LAS VEGAS (KLAS) – Duane “Keffe D” Davis, a self-described gang member accused in the murder of rapper Tupac Shakur, entered a not-guilty plea during his arraignment in a Las Vegas courtroom Thursday after previous delays and possibly parting ways with a private attorney.
Davis, 60, was represented by special public defenders Robert Arroyo and Charles Cano. Two weeks ago Davis appeared in court with defense attorney Ross Goodman, but Goodman told Nexstar’s KLAS on Wednesday that he and Davis were not able to reach terms of an agreement.
Davis told the court he does plan on having Goodman represent him.
Davis was arrested at his Henderson home in September after being indicted by a grand jury for murder with the use of a deadly weapon.
Shakur, 25, was shot in Las Vegas on Sept. 7, 1996. He died a week later.
Duane Keith “Keffe D” Davis is the only person still alive who was in the vehicle from which shots were fired and the only person ever charged with a crime in the case.
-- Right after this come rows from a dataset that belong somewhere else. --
[config.mk]
export PLATFORM = sky130hd
export DESIGN_NAME = wide_bus_collector
export DESIGN_NICKNAME = d
export VERILOG_FILES = /design/src/rtl/wbc_pkg.sv /design/src/rtl/wbc_beat_counter.sv /design/src/rtl/wide_bus_collector.sv
export SDC_FILE = /design/constraint.sdc
export NUM_CORES = 2
export LEC_CHECK = 0
export ABC_AREA = 0
export BUFFER_PORTS_ARGS = -buffer_cell sky130_fd_sc_hd__buf_2
export CORE_AREA = 2 2 369 371
export CTS_CLUSTER_DIAMETER = 50
export DETAILED_ROUTE_END_ITERATION = 10
export DIE_AREA = 0 0 371 373
export PLACE_DENSITY = 0.57
export SYNTH_ARGS = -nofsm -noshare
export SYNTH_HDL_FRONTEND = slang
export SYNTH_HIERARCHICAL = 1
export SYNTH_SLANG_ARGS = --single-unit
[constraint.sdc]
create_clock -name clk -period 5.6 [get_ports clk]
set_input_delay 0.28 -clock clk [delete_from_list [all_inputs] [get_ports clk]]
set_output_delay 0.28 -clock clk [all_outputs]
set_load 0.01 [all_outputs]
[src/rtl/wbc_pkg.sv]
// Shared types and sizing helpers for the wide bus collector.
package wbc_pkg;

  typedef enum logic [1:0] {IDLE, FILL, HOLD} state_t;

  function automatic int nbeats(input int bus_w, input int beat_w);
    return (bus_w + beat_w - 1) / beat_w;
  endfunction

  // Width of the beat counter; never zero, even for single-beat frames.
  function automatic int cnt_w(input int n);
    return (n > 1) ? $clog2(n) : 1;
  endfunction

  localparam int DEF_NBEATS = nbeats(900, 30);
  localparam int DEF_CNT_W  = cnt_w(DEF_NBEATS);

endpackage

[src/rtl/wbc_beat_counter.sv]
// Beat index within the frame being collected; wraps to zero after the final beat.
module wbc_beat_counter
  import wbc_pkg::*;
#(
  parameter int NBEATS = DEF_NBEATS,
  localparam int CNT_W = cnt_w(NBEATS)
) (
  input  logic             clk,
  input  logic             reset,
  input  logic             inc,
  input  logic             clear,
  output logic [CNT_W-1:0] count,
  output logic             at_max
);

  assign at_max = (count == CNT_W'(NBEATS - 1));

  always_ff @(posedge clk) begin
    if (reset || clear) begin
      count <= '0;
    end else if (inc) begin
      count <= at_max ? '0 : count + 1'b1;
    end
  end

endmodule

[src/rtl/wide_bus_collector.sv]
// Reassembles a BUS_W-bit vector from BEAT_W-bit beats and holds it for a downstream handshake.
// Optional beat parity checking is built when WBC_PARITY_EN is defined.
module wide_bus_collector
  import wbc_pkg::*;
#(
  parameter int BUS_W  = 900,
  parameter int BEAT_W = 30
) (
  input  logic              clk,
  input  logic              reset,
  input  logic              in_valid,
  output logic              in_ready,
  input  logic [BEAT_W-1:0] in_data,
  input  logic              in_last,
  input  logic              in_par,
  output logic              out_valid,
  input  logic              out_ready,
  output logic [BUS_W-1:0]  out_data,
  output logic              out_short,
  output logic              par_err
);

  localparam int NBEATS = nbeats(BUS_W, BEAT_W);
  localparam int CNT_W  = cnt_w(NBEATS);
  localparam logic [BUS_W-1:0] LANE = BUS_W'({BEAT_W{1'b1}});

  state_t           state, state_next;
  logic [CNT_W-1:0] count;
  logic             at_max;
  logic             accept, close, drain;
  logic [31:0]      ofs;
  logic [BUS_W-1:0] beat_mask, beat_bits;

  assign in_ready  = (state != HOLD) && !reset;
  assign out_valid = (state == HOLD);
  assign accept    = in_valid && in_ready;
  assign close     = accept && (in_last || at_max);
  assign drain     = (state == HOLD) && out_ready;

  wbc_beat_counter #(.NBEATS(NBEATS)) u_count (
    .clk    (clk),
    .reset  (reset),
    .inc    (accept && !close),
    .clear  (close),
    .count  (count),
    .at_max (at_max)
  );

  // Slice decoder: bits shifted past BUS_W-1 fall off, trimming a ragged final beat.
  assign ofs       = 32'(count) * 32'(BEAT_W);
  assign beat_mask = LANE << ofs;
  assign beat_bits = BUS_W'(in_data) << ofs;

  always_ff @(posedge clk) begin
    if (reset || drain) begin
      out_data  <= '0;
      out_short <= 1'b0;
    end else if (accept) begin
      out_data <= (out_data & ~beat_mask) | beat_bits;
      if (close) out_short <= in_last && !at_max;
    end
  end

  always_ff @(posedge clk) begin
    if (reset) state <= IDLE;
    else       state <= state_next;
  end

  always_comb begin
    state_next = state;
    case (state)
      IDLE:    if (accept) state_next = close ? HOLD : FILL;
      FILL:    if (close) state_next = HOLD;
      HOLD:    if (out_ready) state_next = IDLE;
      default: state_next = IDLE;
    endcase
  end

`ifdef WBC_PARITY_EN
  always_ff @(posedge clk) begin
    if (reset) begin
      par_err <= 1'b0;
    end else if (accept && ((^in_data) ^ in_par)) begin
      par_err <= 1'b1;
    end
  end
`else
  logic par_unused;
  assign par_unused = in_par;
  assign par_err    = 1'b0;
`endif

endmodule

==> impl_metrics.ini <==
[cts]
cts_root_buffer = clkbuf_16
post_cts_buffers = 0
worstSkewPairLatency_ps = 780
cts_buffers = 112
htree_num_levels = 3
clkTransAtPathRegs_ps = 60
cts_tree = built
clockBufferDepth = 3
cts.sinks = 908

[final_layout]
design_area_sq_um = 49600
drive_gt1_share_pct = 31.7
syn_to_final_growth_pct = 34.1
final_cells = 6832
fin_nets = 5007
n_fill_cell = 13900

[global_routing]
antenna_found_initial = 20
gr-total-overflow = 0
grt_pass1_vias = 37000
grt_pass1_wl_mm = 301
grt_usage_pct = 30.8
grt_max_degree = 194

[route]
routed_wl_mm = 224
dr.pass1.iters = 6
via_per_inst = 5.88
vias = 40200
drcViolationCount = 0
drt_first_iter_violations = 5060
ant_nets = 0
wl_per_cell_um = 32.7

[run_status]
status = complete, but fails checks
violations = capacitance limit, slew limit

[sta]
finClkSkew_ps = 41.2
slew_headroom_pct = -4.30
hold_viol = 0
rsz0062_at_grt = false
max_freq_mhz = 183
period_share_pct = 97.6
setup_ws_ps = 135
setup_violations = 0
worst_slew_pin_slew_ps = 1550
slew_viol_final = 5
period_minus_slack_ps = 5460
fin_tns_setup_ps = 0

[floorplan]
row_count = 135
die_w_um = 371
core-area_sq_um = 135000
io_pins = 940
dieHeight_um = 373
die_area_sq_um = 138000
start_util_pct = 27.5

[logic_synthesis]
synthMuxAreaShare_pct = 3.03
synthAdderAreaFrac_pct = 0.920
syn-num-nets = 4013
syn_area_sq_um = 37000
synth-compound-area-share_pct = 29.6
synth_top_family_by_area = compound AO/OA/AOI/OAI gates
seq_area_frac_synth_pct = 49.1
synth-edff-count = 0
ys_types = 87
avgSynthCellArea_sq_um = 9.36
synth-xor-area-share_pct = 0.135
synth_ff_type = dfxtp_1
syn_inst = 3954
synth-simple-area-share_pct = 12.7
ys_ff_latch = 908
yosysWarnings = 6
synth-async-reset-ratio_pct = 0

[setup_path]
path_max_fanout = 15
arrival_ps = 6120
reg2reg_to = out_data[627]
endpoint_kind = flip-flop
cp-start-kind = flip-flop
crit_type = reg -> reg
cp-endpoint = out_data[627]
worstSetupStartpoint = u_count/count[2]
cp_data_required_time_ps = 6260
reg2reg_from = u_count/count[2]
r2r_cells = 11
reg2reg_slack_ps = 140

[pwr]
leakagePower_nw = 20.3
p_per_area_nw_per_um2 = 312
irDropWorstVdd_v = 0.000219

[placement]
routabilityCongestion = 1.04
io_buffers = 937
place_area_sq_um = 45600
placedCellCount = 6608
place_ws_ps = 267
place_hpwl_mm = 165

[worst_hold_path]
hold_path_depth = 4
hp-class = in -> reg

[flow_run]
maxCapViolCount = 1
through the flow:
step           power, mW  util [%]  hold slack (ps)
2_1_floorplan       7.17         -              352
3_3_place_gp        7.92      33.8              433
3_5_place_dp        7.92      33.8              443
4_1_cts             15.5      36.8              123
5_1_grt             15.8      36.8              173
6_report            15.5      36.9              187
how the worst min path moves through the flow:
stage | slack, ps | start | to
global placement | 430 | state[1] | state[0]
global route | 170 | in_data[3] | out_data[3]
detailed placement | 440 | state[1] | state[0]
CTS | 120 | in_data[3] | out_data[3]
floorplan | 350 | reset | state[1]
finish | 190 | in_data[3] | out_data[3]
cells by family after synthesis:
kind of cell | after synthesis
AO/OA/AOI/OAI | 1455
XOR/XNOR | 4
adder cells (fa/ha/maj) | 23
AND/OR/NAND/NOR | 1095
other | 1
flip-flops | 908
buffers and inverters | 391
multiplexers | 77
timing repair:
| item | CTS | global route |
|---|---|---|
| hold endpoints to repair | 10 | 0 |
| hold buffers | 7 | 0 |
| gates resized for setup | 0 | 0 |
synth_stat cells, types with 31 or more instances:
library cell,number,area (sq um)
buf_2,112,561
a22o_1,53,464
and2_1,31,194
o21ai_0,271,1360
mux2i_1,31,310
dfxtp_1,908,18200
nand3_1,83,415
o32ai_1,34,298
nand2_1,614,2300
a21oi_1,271,1360
a22oi_1,84,631
nor3_1,35,175
clkbuf_1,224,841
o22ai_1,74,463
a32o_1,493,4930
nor2_1,234,878
state kept, by name (all words and copies together), names as in the netlist:
signal	flops
out_data	900
out_short	1
state	2
u_count/count	5
layout by cell type, fill, tap and decap left out, drive strengths merged, types with 35 or more instances in the layout:
master / synthesis / routed
inv: 22 / 39
a21oi: 271 / 271
o32ai: 35 / 35
nand2: 616 / 616
a22oi: 84 / 84
o21ai: 287 / 287
buf: 143 / 1240
nor3: 38 / 38
clkbuf: 224 / 149
nor2: 246 / 246
nand3: 86 / 86
a32o: 493 / 493
o22ai: 75 / 75
a22o: 53 / 53
dfxtp: 908 / 908
area by class of cell:
cell class                 count  area [sq um]  share of cell area (%)
clock inverter                60           831                    1.67
sequential                   908         18200                    36.6
tap                         1781          2230                    4.49
clock buffer                 149          3130                    6.31
inverter                      24          90.1                   0.182
timing repair buffer        1247          7530                    15.2
multi-input combinational   2655         17600                    35.5
antenna                        8          20.0                  0.0403
worst max-delay path: stages (launching register included):
cell and delay, ps:
dfxtp_1 590, fa_1 540, fa_1 530, inv_1 70, fa_2 650, buf_4 310
and2_1 170, a22o_1 270, o31ai_1 1220, o22ai_4 440, buf_12 300, a32o_1 220
power by group:
part	internal, mW	leakage, nW	switching (mW)	total (mW)
combinational	0.328	11.1	1.01	1.34
sequential	6.48	7.31	0.0131	6.49
clock	4.48	1.92	3.18	7.65
routing by layer:
metal / GRT usage [%] / part of all wire [%] / vias to the layer above
met5: 0 / 0.0058 / -
met2: 47.4 / 44 / 2442
li1: - / - / 17000
met3: 8.28 / 9.8 / 578
met1: 38.9 / 40 / 20100
met4: 16.8 / 6.0 / 2
No activity file was read; power rests on OpenSTA's default activity.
Prosecutors accuse Davis of being the mastermind behind the drive-by killing. They allege he obtained and provided a gun to someone in the back seat of a Cadillac before the car-to-car gunfire that mortally wounded Shakur and wounded rap music mogul Marion “Suge” Knight.
Davis, 60, is originally from Compton, California. He was arrested Sept. 29 outside a home in suburban Henderson where Las Vegas police served a search warrant July 17, drawing renewed attention to one of hip-hop music’s most enduring mysteries. Davis remains jailed without bail, did not testify before the grand jury that indicted him, and declined from jail to speak with The Associated Press.
Prosecutors on Thursday said they do not plan to take Davis’ case before a review board to decide if the state will seek the death penalty, meaning he could face prison for the rest of his life if convicted.
Clark County District Attorney Steve Wolfson did not specify why the death penalty was not being sought in this case.
Davis’ case is scheduled for a status check in court on Nov. 7.
The Associated Press contributed to this report.